Eighty years later, says Josiah Wallace, John Brown University associate professor of speech and theater, the Tennessee Williams drama continues to be one of the most produced plays in the world.
“Williams has expertly crafted character, dialogue, and plot action that powerfully pulls the audience into the world of the play,” he enthuses. “He delicately mixes the heartrending with a significant amount of comedy, and leaves the viewer emotionally arrested and grasping to understand how to balance personal ambition with familial care.
“In short, the play is powerful, and the characters’ ambitions and insecurities are the sort of enduring themes that are forever paired with what it means to be human.”
“Upon my first reading,
I was surprised with how contemporary the play felt,” says Tanner Zank, a sophomore working as assistant director and dramaturg. “It deals with themes of isolation and guilt that I think will still feel resonant and timely to a modern audience.”
The premise of Williams’ play centers on Amanda Wingfield, described by Dramatists Play Service as “a faded remnant of Southern gentility who now lives in a dingy St. Louis apartment with her son, Tom, and her daughter, Laura, who has a physical handicap and debilitating shyness. When Amanda convinces Tom to bring home from his workplace a ‘gentleman caller’ for Laura, the illusions that Tom, Amanda, and Laura have each created in order to make life bearable collapse about them.”
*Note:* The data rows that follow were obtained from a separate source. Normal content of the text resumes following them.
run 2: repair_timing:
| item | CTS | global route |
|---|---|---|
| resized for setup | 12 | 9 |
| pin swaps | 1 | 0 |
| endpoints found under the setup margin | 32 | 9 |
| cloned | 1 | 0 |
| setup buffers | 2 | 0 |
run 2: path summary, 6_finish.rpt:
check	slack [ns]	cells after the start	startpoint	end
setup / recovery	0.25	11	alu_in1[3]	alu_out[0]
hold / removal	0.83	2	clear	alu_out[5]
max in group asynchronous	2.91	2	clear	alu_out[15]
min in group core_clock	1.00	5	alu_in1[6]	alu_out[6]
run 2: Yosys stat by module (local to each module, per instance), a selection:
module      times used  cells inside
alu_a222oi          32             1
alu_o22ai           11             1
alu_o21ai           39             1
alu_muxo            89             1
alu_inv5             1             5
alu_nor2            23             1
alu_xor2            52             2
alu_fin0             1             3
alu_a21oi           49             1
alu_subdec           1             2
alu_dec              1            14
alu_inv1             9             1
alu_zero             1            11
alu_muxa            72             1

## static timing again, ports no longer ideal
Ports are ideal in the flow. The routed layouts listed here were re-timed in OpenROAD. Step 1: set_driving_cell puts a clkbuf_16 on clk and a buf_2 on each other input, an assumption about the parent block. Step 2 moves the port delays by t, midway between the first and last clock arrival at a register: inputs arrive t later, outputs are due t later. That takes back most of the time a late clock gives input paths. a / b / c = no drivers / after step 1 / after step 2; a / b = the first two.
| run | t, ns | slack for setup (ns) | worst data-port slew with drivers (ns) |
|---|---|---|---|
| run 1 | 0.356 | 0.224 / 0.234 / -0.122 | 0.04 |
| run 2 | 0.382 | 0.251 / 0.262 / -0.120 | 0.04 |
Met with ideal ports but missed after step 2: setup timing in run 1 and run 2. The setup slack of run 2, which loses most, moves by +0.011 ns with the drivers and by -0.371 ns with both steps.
“Laura is a character trapped by her circumstances and her mind,” says sophomore actress Ella Fletcher, who came to JBU from Redlands, Calif. “I like to think I am bolder and more autonomous than Laura, but there is something to learn from her worldview. This role is teaching me compassion and understanding for people whose brains work differently than mine.”
Wallace says choosing the drama for the winter play at JBU was easy.
“I’ve been assigning scenes from this play for my acting students for years, and every single time they perform the text I marvel at its power and sensitivity to the human spirit,” he says. “Presenting this play is a wonderful opportunity for student actors to grow in their craft and share an important piece of theatrical literature with an audience. In a world where mental health and social isolation are growing crises, I was also struck by how this classic play powerfully explores these issues.”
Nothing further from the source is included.